Chita Rivera, 'West Side Story' Broadway Star, Passes Away at 91
Chita Rivera, 'West Side Story' Broadway Star, Passes Away at 91
Chita Rivera made history when she became the first Hispanic woman to receive a prestigious Kennedy Center Honor in 2002.

Chita Rivera, the musical theatre legend and multiple Tony winner who created the role of Puerto Rican firebrand Anita on Broadway in “West Side Story” and other memorable characters, has died at the age of 91.

The petite, raven-haired dancer, singer and actress made history when she became the first Hispanic woman to receive a prestigious Kennedy Center Honor in 2002. She also received the Presidential Medal of Freedom from President Barack Obama in 2009.

“It is with great sadness that Lisa Mordente, the daughter of Chita Rivera, announces the death of her beloved mother who died peacefully on Tuesday, January 30, 2024, in New York after a brief illness,” her daughter Lisa said in a statement.

Rivera was nominated for 10 Tony awards and won twice. She also received a special Tony for Lifetime Achievement in 2018 for a career that spanned nearly seven decades.

Celebrated playwright Terrence McNally, who wrote the book for Rivera’s Tony-winning roles in “The Rink” opposite Liza Minnelli in 1984 and “Kiss of the Spider Woman” a decade later, described her as “a walking history book of the golden age of American musical theatre.”

From the chorus in 1950s Broadway musicals “Guys and Dolls” and “Can-Can,” Rivera moved to center stage as murderess Velma Kelly in the original 1975 Broadway production of “Chicago” and created the role of Rose in the surprise hit “Bye, Bye Birdie” with Dick Van Dyke in 1960.

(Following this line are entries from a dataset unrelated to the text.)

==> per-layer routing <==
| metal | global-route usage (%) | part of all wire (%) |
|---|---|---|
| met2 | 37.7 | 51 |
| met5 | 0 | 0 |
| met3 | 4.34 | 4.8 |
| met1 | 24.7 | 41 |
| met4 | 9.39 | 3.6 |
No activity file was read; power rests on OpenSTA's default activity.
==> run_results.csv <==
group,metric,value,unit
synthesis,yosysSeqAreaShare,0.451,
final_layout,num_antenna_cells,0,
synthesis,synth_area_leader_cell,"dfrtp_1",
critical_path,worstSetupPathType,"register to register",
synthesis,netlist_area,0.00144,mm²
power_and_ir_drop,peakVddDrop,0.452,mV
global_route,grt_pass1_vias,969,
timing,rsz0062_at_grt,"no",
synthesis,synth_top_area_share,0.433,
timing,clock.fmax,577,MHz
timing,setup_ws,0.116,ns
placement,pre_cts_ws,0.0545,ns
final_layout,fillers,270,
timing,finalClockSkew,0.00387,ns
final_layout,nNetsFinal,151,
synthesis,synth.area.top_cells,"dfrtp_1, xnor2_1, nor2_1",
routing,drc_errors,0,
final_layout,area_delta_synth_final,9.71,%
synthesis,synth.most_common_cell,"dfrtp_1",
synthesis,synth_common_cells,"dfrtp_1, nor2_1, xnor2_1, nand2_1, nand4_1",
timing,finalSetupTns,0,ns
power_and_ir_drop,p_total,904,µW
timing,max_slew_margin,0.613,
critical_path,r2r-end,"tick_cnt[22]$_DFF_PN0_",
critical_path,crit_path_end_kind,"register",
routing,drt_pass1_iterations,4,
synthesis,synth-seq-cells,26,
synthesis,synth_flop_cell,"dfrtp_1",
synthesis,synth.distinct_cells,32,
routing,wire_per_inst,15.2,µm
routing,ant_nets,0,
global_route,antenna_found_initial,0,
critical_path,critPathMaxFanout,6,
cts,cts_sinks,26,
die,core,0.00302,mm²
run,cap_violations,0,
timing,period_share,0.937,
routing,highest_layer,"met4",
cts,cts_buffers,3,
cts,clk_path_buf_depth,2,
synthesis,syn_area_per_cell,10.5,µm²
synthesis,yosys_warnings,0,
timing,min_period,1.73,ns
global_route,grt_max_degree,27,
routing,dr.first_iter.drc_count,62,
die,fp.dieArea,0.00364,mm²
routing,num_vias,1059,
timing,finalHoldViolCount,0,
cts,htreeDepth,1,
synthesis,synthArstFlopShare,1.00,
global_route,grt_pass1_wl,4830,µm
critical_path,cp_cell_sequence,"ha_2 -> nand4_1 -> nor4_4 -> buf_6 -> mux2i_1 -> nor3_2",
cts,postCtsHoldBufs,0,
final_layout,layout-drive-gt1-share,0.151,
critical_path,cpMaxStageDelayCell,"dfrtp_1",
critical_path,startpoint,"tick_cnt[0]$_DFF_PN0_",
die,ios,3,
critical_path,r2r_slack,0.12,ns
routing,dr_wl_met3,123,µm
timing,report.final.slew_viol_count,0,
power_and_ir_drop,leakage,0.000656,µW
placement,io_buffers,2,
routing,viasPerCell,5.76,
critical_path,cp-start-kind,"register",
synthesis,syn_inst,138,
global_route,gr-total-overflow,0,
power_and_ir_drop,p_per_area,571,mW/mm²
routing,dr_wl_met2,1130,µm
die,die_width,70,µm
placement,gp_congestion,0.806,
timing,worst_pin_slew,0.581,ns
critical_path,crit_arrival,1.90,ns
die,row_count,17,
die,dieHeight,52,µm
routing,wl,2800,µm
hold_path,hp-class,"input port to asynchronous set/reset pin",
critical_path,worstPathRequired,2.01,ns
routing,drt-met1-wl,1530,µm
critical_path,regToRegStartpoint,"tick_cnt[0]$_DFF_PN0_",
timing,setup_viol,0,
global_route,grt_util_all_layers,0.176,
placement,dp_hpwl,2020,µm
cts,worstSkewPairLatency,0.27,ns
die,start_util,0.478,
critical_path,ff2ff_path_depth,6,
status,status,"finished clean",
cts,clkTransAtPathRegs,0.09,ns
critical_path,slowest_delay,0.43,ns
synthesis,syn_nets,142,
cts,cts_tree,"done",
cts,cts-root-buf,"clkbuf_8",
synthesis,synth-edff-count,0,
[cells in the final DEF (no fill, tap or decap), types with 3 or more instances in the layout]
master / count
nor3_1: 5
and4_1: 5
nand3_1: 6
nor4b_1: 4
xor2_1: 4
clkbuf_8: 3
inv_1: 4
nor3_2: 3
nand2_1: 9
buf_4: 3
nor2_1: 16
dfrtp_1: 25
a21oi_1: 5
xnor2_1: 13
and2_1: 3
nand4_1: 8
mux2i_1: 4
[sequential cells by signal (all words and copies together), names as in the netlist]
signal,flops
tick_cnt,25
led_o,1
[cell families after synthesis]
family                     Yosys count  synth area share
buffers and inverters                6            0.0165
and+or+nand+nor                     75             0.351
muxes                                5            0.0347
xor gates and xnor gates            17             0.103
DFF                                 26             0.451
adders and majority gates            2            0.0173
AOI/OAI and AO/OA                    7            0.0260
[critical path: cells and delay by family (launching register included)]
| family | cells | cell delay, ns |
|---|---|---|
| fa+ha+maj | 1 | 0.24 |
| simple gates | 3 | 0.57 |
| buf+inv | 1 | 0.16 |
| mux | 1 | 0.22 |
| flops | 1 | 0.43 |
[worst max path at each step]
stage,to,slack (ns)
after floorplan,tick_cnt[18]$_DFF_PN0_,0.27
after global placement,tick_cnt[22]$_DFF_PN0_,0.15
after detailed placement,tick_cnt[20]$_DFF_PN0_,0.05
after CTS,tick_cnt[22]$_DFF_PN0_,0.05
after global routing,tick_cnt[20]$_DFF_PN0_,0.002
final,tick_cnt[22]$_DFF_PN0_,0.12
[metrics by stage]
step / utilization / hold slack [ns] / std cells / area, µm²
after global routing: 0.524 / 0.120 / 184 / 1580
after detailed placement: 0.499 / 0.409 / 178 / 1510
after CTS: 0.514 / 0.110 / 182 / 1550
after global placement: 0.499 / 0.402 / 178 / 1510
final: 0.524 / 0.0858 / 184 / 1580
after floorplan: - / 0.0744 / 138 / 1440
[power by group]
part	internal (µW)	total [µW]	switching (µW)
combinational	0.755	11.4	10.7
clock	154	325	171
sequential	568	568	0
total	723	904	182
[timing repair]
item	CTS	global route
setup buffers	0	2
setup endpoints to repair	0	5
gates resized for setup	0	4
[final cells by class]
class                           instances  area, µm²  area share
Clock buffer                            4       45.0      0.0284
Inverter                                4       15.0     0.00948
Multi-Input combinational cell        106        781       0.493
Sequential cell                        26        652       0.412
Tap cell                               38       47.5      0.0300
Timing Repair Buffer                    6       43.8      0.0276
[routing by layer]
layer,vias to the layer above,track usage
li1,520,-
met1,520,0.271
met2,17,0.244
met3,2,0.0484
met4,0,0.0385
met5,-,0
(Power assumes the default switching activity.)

But it was her portrayal of the sassy, hip-swaying Anita sashaying across the stage singing “America” or warning her friend about “A Boy Like That” in “West Side Story” that made Rivera a star.

“To be there when those geniuses created that show was something that is a blessing, you know. It’s something that you can never, ever forget,” Rivera once said about the groundbreaking musical by Leonard Bernstein and Stephen Sondheim.

NOBODY LIKE CHITA

“When she let those limbs loose she was a one-woman showstopper and every choreographer wanted her,” award-winning producer and director Harold Prince once said. “There is nobody who can dance, sing and act like Chita Rivera.”

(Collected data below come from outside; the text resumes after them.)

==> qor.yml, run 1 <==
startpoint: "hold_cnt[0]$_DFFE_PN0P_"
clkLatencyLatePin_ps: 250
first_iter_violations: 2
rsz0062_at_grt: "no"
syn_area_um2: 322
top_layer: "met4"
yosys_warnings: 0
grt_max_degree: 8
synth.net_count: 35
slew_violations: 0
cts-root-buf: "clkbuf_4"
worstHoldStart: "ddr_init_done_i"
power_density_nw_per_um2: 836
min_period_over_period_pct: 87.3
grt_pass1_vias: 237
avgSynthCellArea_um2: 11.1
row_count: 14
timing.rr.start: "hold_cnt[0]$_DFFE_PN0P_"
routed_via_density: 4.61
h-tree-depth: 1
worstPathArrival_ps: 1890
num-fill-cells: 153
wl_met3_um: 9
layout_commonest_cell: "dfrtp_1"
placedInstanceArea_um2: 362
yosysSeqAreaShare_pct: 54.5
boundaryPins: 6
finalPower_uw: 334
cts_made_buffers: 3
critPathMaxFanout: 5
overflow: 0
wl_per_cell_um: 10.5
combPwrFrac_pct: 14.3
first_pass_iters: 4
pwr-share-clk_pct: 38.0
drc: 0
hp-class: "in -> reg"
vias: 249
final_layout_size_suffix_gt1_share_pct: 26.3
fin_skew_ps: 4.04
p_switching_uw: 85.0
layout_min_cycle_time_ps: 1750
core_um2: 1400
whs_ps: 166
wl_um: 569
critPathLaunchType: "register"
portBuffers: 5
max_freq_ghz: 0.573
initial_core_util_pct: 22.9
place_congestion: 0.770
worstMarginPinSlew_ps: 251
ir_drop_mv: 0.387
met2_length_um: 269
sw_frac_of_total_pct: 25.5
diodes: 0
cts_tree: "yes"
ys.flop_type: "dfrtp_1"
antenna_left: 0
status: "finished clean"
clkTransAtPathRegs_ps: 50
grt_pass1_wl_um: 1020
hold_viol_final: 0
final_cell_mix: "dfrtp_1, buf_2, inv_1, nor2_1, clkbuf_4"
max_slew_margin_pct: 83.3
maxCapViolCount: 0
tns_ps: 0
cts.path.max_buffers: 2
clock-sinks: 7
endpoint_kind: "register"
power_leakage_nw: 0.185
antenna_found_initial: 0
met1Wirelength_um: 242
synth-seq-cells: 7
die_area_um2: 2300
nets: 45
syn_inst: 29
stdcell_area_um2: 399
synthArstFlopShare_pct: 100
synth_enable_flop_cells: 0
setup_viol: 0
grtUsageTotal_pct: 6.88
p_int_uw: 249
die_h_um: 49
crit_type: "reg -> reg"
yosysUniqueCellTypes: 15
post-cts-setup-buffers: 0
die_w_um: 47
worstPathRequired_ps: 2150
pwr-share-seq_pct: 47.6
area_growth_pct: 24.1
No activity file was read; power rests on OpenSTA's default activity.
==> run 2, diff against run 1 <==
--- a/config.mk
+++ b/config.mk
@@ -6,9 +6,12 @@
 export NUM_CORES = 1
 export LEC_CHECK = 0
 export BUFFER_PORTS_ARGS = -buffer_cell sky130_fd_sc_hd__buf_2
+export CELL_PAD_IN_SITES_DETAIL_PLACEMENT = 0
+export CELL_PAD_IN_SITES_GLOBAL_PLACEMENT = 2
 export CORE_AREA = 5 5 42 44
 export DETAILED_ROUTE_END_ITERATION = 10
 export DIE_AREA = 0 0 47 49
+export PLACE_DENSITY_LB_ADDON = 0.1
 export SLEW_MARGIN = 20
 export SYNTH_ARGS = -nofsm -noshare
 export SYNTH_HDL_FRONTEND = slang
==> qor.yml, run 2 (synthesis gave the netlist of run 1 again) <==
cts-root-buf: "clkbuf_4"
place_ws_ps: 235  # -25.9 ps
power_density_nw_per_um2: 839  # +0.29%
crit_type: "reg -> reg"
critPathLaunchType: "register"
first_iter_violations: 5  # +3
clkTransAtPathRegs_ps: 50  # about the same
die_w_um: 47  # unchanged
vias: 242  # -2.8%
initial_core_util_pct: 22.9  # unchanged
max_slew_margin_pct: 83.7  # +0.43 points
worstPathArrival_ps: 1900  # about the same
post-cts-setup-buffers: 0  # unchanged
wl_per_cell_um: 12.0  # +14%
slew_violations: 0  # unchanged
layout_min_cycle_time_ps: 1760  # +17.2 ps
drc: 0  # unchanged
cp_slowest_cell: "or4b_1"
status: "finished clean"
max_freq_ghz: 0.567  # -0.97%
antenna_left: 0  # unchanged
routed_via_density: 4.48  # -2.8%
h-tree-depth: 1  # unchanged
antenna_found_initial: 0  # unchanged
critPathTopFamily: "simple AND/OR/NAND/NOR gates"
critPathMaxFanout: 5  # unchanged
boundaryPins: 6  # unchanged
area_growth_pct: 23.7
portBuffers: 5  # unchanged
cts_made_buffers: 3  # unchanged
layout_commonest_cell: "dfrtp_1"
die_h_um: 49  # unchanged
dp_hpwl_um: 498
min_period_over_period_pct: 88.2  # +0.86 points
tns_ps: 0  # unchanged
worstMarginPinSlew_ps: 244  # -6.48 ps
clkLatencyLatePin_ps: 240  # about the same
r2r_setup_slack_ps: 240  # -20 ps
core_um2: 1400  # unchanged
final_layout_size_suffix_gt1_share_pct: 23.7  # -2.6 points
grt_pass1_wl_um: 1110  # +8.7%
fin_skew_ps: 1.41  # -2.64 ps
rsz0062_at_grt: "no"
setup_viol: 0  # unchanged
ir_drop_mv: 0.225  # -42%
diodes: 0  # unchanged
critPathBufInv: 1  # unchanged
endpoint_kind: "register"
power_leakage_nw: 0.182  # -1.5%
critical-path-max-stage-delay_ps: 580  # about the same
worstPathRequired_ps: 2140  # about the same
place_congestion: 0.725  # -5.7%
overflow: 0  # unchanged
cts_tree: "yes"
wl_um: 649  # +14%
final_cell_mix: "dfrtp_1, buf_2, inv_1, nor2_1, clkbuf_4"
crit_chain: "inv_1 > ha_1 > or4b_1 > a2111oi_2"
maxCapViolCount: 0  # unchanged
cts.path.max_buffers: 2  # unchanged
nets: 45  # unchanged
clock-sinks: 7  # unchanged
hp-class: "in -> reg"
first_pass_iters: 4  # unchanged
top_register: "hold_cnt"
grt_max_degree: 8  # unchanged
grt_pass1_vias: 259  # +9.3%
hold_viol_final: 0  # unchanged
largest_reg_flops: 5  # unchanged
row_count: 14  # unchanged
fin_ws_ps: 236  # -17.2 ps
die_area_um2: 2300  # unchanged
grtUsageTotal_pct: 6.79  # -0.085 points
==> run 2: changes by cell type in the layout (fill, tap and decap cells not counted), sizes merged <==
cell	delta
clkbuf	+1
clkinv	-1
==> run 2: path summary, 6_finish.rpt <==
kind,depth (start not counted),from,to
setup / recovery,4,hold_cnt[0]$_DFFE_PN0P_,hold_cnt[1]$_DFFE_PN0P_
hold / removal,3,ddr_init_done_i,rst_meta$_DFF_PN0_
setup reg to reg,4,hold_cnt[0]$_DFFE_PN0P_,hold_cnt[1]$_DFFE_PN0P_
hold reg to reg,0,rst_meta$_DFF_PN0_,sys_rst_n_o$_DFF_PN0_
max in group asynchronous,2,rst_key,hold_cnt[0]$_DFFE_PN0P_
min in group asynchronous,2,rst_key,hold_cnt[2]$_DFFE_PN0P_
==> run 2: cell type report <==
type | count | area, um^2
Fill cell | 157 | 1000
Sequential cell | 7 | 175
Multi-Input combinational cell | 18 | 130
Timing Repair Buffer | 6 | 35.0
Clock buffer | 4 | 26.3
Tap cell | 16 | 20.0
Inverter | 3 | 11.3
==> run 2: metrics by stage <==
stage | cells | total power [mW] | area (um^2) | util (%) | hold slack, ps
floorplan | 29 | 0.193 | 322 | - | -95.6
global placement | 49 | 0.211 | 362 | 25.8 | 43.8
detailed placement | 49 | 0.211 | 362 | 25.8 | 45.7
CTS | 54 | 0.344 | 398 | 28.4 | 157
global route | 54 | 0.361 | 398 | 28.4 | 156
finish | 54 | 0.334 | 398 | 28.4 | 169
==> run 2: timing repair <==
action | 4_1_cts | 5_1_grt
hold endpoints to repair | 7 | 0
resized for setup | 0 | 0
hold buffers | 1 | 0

Rivera was born Dolores Conchita Figueroa del Rivero on Jan. 23, 1933 in Washington, D.C. Her father, Puerto Rican musician Pedro Julio Figueroa del Rivero, died when she was 7.

One of five children, she studied ballet from a young age and won a scholarship to George Balanchine’s School of American Ballet in New York. She was still a teenager when, on a whim, she auditioned with a friend for the touring company of the musical “Call Me Madam” and landed a role.

“I always tell kids today never to look down on the chorus and working there,” Rivera said in an interview with the website thestage.co.uk in 2015. “It’s an extraordinary place to be – you will learn everything you will eventually have to do.”

In 1957 she married Tony Mordente, an actor and dancer in the show. She was such an integral part of “West Side Story” that its London production had to be delayed until after she gave birth to her only child, Lisa, in 1958.

Rivera’s career was interrupted in 1986 when she suffered a compound leg fracture in a car accident in New York while appearing in “Jerry’s Girls.” Doctors had to insert many pins to repair her shattered limb.

“Just like the movies, they told me I would never dance again,” she told Variety in 2005. “And just like the movies, here I am I don’t know how many performances later.”

After rigorous physical therapy Rivera not only recovered from the accident but went on to win her second Tony for “Kiss of the Spider Woman” in 1993 and scored another nomination for “Nine,” opposite Antonio Banderas, a decade later.

Rivera also appeared regularly on TV entertainment shows and was in the film version of “Sweet Charity” in 1969 with Shirley MacLaine and “Chicago” in 2002.

In her mid-70s, when other dancers had slowed down or retired, she starred in “Chita Rivera: The Dancer’s Life,” a stage show that combined music, dance and storytelling.

“This bona fide Broadway icon … looks as fit as a well-tuned fiddle,” Time Out magazine said in its 2005 review of the show.

A decade later, Rivera appeared in a PBS television retrospective of her career called “Chita Rivera: A Lot of Livin’ To Do.” The same year she earned her 10th Tony nomination as a revenge-seeking millionaire in the musical “The Visit.” It was the last of several collaborations with the songwriting team of John Kander and Fred Webb.

“You really never know what the next day brings you,” Rivera told the senior advocacy group AARP in a 2011 interview. “I have a very young outlook. I don’t think you know how much you can do until you try.”